What you have to do
From the entries below, list each line with "gates".

Material for this task

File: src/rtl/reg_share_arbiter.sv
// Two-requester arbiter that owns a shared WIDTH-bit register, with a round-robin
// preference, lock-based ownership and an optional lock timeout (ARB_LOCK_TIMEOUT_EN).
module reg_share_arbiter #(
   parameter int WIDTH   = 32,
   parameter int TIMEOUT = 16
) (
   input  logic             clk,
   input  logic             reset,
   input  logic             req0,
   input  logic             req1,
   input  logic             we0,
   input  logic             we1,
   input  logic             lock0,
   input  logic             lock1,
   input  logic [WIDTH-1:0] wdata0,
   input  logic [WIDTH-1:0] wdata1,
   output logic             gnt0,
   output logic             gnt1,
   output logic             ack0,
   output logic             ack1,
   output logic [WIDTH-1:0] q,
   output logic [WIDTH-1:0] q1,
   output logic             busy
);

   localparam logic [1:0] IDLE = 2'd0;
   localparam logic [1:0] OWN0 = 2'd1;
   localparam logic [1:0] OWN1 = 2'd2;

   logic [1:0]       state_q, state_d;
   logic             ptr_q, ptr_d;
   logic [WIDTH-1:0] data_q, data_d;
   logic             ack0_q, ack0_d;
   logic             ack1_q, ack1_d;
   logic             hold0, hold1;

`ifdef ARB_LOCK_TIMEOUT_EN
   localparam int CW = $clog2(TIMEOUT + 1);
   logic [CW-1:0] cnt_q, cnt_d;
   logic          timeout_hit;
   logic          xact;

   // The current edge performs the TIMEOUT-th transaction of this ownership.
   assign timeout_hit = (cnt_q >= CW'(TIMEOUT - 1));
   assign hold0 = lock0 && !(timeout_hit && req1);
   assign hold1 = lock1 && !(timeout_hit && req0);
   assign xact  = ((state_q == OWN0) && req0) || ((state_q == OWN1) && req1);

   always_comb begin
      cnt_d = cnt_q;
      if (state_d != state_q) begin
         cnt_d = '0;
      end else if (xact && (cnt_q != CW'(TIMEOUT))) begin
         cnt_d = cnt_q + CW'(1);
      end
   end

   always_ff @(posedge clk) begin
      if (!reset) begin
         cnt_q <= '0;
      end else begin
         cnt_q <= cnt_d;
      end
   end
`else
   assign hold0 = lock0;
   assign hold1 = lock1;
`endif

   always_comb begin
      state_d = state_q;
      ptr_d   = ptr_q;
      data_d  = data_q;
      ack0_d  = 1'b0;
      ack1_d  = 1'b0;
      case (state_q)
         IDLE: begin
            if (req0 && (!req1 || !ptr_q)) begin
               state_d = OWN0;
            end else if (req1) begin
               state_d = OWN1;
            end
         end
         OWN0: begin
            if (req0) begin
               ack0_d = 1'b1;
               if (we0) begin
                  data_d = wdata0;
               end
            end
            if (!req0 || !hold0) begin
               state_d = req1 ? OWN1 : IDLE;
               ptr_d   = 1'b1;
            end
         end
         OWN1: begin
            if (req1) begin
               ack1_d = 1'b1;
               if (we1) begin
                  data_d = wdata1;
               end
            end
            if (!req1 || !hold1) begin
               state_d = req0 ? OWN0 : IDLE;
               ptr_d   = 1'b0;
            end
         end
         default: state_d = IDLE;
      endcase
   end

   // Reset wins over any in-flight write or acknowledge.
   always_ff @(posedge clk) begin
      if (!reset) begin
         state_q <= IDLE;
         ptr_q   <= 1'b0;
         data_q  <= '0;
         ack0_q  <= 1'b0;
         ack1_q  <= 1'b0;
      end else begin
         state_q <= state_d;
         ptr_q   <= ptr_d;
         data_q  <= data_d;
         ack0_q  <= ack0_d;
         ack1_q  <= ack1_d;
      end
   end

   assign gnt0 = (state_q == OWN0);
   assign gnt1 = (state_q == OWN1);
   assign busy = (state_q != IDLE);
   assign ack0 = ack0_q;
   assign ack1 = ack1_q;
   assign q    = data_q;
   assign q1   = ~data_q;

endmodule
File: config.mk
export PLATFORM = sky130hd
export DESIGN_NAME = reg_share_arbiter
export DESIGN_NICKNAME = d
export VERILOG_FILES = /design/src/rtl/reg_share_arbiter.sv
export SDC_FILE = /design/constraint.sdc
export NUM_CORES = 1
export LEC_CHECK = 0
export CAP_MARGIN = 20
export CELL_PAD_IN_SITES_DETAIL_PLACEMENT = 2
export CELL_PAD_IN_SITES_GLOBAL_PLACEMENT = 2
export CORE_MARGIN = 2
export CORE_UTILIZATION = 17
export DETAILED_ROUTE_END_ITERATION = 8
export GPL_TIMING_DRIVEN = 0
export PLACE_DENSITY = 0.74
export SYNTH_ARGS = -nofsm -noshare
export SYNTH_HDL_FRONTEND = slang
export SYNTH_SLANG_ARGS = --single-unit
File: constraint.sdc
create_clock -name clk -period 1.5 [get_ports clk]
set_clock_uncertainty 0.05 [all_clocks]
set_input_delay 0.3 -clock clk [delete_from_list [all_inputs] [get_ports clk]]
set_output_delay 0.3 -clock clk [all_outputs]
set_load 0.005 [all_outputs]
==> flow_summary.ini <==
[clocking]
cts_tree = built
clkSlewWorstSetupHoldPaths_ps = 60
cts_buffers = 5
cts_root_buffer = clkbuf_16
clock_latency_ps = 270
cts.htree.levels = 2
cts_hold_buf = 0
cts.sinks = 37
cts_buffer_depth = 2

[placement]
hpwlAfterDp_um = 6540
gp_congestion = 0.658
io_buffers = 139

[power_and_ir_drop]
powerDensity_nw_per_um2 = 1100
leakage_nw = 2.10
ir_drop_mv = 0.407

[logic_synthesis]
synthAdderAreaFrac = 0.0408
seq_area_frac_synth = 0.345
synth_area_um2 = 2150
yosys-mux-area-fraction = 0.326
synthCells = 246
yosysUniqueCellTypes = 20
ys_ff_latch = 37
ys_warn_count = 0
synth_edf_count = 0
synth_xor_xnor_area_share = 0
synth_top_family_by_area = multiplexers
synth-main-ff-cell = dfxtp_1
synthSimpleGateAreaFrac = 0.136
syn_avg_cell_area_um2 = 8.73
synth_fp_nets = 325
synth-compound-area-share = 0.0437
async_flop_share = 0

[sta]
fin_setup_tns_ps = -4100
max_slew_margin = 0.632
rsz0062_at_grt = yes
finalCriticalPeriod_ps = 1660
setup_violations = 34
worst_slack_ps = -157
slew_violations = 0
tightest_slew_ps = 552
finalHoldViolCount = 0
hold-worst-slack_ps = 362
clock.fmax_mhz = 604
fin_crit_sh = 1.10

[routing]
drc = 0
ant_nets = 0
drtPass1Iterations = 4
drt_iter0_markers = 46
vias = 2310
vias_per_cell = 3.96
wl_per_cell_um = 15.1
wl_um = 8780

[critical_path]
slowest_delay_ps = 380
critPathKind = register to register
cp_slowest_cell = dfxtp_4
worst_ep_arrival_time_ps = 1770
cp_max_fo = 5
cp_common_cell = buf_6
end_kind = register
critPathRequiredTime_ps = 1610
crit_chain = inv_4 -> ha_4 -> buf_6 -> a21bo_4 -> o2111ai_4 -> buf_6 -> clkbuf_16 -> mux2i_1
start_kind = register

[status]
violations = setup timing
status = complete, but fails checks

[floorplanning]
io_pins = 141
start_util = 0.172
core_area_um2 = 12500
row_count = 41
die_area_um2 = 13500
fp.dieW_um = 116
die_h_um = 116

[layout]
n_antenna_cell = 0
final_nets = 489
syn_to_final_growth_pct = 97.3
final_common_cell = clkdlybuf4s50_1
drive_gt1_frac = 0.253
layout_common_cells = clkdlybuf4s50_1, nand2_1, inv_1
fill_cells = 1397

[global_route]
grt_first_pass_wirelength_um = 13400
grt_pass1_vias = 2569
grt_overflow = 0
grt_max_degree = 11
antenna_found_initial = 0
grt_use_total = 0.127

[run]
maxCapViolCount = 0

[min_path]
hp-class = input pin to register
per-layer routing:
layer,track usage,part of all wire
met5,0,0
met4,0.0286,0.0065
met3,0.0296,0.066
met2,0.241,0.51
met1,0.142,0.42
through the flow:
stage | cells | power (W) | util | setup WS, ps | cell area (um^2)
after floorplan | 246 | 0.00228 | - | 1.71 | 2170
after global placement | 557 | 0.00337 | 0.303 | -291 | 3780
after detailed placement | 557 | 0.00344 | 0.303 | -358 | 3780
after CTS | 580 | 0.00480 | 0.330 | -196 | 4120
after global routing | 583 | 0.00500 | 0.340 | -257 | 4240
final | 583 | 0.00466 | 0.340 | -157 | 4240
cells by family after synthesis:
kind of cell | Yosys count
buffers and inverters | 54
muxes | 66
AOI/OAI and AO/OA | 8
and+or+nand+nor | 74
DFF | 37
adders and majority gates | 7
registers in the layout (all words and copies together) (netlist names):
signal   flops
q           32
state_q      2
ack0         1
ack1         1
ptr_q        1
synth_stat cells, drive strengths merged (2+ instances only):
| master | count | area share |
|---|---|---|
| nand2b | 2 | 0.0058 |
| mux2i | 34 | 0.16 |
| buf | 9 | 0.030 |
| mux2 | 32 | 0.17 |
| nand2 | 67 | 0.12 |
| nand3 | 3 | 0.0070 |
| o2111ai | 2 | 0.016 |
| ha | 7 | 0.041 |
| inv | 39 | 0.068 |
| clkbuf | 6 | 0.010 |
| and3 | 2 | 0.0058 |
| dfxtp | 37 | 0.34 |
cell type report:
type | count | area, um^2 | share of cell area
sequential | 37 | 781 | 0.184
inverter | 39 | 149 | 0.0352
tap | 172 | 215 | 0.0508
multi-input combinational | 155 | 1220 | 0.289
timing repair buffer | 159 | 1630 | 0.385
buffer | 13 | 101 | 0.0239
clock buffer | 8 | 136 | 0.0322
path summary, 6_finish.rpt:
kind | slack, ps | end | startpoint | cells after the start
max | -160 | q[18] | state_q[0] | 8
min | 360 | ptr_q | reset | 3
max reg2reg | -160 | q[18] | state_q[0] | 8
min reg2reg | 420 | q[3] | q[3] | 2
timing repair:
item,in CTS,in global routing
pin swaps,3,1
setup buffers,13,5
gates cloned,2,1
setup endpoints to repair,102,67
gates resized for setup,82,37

...

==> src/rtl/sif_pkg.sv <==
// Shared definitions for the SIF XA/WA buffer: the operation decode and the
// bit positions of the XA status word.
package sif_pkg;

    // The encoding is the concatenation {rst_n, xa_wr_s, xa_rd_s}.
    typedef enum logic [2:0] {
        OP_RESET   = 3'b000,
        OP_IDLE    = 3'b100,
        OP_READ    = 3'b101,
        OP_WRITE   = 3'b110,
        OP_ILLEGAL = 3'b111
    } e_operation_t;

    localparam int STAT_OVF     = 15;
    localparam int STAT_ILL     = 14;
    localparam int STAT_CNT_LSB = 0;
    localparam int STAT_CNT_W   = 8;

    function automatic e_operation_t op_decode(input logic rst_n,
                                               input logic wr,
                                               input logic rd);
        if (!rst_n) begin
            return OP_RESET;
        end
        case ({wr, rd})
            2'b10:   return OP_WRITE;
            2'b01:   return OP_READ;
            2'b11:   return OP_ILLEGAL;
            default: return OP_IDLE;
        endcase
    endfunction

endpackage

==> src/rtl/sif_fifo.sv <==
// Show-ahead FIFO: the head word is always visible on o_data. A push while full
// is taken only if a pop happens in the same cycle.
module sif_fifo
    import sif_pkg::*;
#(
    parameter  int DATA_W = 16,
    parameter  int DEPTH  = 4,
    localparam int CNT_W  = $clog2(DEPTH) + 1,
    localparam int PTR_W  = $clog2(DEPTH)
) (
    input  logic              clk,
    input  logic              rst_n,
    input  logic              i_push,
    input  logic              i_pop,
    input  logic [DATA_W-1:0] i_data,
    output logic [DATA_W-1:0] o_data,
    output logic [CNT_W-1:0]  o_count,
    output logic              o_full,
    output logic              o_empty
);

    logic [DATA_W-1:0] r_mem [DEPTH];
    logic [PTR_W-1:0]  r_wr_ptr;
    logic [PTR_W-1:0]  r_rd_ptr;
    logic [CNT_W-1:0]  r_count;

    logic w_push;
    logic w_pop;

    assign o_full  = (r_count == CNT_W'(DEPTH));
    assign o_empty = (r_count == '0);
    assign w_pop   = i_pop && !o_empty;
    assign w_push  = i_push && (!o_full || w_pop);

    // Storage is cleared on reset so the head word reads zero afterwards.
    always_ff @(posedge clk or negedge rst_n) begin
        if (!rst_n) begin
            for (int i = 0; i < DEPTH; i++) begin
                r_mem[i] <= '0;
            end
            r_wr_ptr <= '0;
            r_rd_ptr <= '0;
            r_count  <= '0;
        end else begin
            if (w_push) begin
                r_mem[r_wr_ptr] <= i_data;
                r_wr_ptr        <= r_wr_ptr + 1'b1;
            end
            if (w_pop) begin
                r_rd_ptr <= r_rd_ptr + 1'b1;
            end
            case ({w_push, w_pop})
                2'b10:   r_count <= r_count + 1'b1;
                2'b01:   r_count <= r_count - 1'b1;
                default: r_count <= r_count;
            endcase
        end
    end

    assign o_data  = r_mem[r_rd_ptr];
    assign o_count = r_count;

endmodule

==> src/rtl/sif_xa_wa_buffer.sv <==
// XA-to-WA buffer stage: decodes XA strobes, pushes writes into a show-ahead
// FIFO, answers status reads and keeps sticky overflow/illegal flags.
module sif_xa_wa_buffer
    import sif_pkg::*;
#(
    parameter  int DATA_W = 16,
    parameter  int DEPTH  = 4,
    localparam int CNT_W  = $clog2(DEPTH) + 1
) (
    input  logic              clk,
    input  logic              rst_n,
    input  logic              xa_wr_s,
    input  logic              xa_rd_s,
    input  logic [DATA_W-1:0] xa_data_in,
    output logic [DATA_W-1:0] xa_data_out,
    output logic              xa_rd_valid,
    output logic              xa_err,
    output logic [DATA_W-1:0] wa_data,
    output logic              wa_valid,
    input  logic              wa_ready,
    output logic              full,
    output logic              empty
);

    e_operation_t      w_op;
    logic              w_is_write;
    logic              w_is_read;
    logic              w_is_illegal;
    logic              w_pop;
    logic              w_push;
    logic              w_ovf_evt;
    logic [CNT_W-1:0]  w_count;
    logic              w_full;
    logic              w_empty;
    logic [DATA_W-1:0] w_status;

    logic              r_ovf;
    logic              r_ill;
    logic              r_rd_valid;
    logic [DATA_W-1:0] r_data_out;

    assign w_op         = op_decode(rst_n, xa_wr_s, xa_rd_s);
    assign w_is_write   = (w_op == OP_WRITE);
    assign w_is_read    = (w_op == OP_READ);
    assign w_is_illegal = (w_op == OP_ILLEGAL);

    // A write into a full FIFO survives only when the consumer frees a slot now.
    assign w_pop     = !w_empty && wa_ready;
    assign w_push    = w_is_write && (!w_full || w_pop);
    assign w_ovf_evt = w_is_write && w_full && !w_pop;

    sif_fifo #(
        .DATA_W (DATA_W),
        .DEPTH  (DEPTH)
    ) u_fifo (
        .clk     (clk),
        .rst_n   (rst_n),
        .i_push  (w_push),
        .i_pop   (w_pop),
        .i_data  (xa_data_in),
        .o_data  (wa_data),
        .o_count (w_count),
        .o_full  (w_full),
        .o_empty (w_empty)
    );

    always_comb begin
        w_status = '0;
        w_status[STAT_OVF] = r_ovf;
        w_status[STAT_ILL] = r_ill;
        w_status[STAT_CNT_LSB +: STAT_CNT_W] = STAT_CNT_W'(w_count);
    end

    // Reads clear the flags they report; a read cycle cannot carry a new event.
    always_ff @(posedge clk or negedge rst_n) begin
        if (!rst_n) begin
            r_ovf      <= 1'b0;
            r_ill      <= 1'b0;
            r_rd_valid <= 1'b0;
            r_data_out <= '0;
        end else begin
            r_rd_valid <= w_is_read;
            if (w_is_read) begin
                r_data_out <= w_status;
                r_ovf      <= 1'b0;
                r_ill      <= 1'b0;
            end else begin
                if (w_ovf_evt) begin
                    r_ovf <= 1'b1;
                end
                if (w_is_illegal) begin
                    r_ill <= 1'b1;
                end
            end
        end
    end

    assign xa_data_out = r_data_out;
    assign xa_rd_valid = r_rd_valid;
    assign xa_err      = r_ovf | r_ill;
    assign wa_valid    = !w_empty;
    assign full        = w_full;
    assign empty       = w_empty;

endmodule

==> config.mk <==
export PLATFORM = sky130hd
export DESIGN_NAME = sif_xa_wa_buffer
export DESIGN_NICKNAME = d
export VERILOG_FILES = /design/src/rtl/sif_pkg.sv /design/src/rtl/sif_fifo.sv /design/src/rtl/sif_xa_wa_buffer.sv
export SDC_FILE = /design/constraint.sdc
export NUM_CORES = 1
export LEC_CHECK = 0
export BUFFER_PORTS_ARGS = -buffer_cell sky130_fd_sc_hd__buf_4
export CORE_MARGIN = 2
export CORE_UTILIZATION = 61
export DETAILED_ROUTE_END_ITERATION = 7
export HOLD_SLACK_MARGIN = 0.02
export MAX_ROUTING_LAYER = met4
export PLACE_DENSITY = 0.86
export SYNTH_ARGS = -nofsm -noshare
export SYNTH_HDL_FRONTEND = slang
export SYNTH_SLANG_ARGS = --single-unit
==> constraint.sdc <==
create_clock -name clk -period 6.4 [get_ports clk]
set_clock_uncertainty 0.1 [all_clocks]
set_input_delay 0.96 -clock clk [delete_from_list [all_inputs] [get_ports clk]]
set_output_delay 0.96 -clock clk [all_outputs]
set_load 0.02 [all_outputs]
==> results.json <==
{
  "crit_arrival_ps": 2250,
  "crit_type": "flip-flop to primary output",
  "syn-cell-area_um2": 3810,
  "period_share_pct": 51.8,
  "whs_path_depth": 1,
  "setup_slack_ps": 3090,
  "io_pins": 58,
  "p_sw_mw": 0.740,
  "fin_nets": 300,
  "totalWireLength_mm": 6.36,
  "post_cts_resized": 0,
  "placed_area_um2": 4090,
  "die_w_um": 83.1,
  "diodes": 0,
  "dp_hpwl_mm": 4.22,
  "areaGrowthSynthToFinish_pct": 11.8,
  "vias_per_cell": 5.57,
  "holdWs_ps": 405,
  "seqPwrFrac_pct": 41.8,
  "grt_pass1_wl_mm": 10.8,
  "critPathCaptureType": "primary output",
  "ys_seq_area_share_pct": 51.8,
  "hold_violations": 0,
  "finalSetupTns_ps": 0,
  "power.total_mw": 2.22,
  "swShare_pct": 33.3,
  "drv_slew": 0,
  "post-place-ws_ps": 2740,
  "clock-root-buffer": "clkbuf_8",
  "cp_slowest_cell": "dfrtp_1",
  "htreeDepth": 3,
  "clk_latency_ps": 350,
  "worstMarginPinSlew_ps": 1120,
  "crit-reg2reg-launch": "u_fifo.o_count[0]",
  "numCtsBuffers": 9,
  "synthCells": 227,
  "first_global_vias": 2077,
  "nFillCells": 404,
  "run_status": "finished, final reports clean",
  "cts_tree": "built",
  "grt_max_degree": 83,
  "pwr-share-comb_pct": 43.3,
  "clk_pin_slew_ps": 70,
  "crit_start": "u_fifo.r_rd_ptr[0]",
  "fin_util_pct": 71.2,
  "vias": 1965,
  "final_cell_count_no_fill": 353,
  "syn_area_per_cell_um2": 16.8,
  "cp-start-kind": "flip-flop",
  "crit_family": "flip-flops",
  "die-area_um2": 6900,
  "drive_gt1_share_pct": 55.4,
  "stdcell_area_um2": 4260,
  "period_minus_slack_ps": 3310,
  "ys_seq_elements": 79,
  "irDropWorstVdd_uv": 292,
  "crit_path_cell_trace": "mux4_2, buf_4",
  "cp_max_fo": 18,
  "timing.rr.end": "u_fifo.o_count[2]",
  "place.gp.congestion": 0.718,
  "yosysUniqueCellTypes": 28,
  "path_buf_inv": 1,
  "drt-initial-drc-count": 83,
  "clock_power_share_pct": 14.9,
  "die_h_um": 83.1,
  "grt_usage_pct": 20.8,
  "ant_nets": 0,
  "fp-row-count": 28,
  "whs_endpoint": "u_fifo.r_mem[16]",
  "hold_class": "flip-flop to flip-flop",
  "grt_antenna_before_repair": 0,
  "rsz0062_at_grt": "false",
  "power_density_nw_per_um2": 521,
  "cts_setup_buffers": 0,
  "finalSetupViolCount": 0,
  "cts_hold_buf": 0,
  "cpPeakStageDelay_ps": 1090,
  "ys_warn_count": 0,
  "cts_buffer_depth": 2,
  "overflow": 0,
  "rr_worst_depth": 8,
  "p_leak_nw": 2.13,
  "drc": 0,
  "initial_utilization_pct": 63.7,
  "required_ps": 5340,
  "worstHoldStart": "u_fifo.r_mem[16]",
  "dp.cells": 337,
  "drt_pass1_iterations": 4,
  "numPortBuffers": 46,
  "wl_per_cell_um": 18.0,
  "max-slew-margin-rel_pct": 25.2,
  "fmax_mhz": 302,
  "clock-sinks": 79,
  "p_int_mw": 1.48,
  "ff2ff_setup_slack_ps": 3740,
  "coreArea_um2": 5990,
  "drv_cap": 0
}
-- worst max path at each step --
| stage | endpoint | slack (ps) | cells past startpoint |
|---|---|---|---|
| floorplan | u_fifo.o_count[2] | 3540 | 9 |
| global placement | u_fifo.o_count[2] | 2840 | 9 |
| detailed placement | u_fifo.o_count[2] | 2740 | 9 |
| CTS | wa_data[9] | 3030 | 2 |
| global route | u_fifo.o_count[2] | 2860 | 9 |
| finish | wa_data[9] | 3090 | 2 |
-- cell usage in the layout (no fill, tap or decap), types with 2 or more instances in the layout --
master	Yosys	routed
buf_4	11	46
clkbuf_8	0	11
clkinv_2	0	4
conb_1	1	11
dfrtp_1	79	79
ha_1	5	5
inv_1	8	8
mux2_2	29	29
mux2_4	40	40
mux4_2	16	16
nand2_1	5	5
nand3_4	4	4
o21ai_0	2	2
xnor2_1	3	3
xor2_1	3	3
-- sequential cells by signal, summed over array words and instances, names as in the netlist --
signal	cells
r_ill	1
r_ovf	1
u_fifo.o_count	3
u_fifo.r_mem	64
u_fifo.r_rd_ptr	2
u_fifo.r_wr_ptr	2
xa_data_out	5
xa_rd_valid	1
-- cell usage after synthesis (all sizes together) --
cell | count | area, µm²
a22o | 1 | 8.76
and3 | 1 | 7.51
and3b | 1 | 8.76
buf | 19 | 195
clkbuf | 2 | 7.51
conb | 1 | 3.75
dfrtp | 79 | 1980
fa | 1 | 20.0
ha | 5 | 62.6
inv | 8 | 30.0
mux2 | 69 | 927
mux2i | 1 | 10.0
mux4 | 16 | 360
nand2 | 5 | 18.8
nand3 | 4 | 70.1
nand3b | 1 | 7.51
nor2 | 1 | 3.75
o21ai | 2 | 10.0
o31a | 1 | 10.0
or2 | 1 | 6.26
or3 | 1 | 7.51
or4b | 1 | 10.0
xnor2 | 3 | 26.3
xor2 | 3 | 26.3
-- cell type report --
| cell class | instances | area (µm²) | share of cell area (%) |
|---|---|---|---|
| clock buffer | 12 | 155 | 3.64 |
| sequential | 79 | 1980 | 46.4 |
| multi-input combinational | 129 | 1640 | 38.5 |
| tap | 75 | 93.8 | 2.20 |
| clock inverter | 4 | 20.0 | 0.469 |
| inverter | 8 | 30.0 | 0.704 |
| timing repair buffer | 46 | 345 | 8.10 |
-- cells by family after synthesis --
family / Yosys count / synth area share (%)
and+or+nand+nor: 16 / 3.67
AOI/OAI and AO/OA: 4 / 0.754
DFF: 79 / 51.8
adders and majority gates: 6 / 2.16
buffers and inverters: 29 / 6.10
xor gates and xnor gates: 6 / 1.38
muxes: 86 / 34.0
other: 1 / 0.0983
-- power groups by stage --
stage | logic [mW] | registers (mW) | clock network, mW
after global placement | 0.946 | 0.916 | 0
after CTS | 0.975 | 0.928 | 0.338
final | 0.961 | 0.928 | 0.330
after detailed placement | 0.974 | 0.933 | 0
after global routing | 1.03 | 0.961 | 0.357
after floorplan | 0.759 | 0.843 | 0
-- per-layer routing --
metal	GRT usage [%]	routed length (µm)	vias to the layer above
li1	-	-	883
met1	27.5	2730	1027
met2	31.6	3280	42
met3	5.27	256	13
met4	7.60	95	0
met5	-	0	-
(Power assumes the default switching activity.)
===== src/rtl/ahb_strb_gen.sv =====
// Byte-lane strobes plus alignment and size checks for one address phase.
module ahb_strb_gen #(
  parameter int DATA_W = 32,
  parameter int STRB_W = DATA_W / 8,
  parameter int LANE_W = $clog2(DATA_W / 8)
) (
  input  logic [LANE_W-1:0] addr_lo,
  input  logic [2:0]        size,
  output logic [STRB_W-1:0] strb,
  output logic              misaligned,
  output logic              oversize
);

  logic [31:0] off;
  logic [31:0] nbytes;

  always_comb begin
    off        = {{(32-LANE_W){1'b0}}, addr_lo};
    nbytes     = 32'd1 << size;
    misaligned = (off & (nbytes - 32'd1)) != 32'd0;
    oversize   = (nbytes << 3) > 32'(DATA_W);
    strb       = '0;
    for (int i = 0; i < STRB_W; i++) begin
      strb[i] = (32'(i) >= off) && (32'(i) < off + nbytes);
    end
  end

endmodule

Task solution
adders and majority gates | 7
gates cloned,2,1
gates resized for setup,82,37
adders and majority gates: 6 / 2.16
xor gates and xnor gates: 6 / 1.38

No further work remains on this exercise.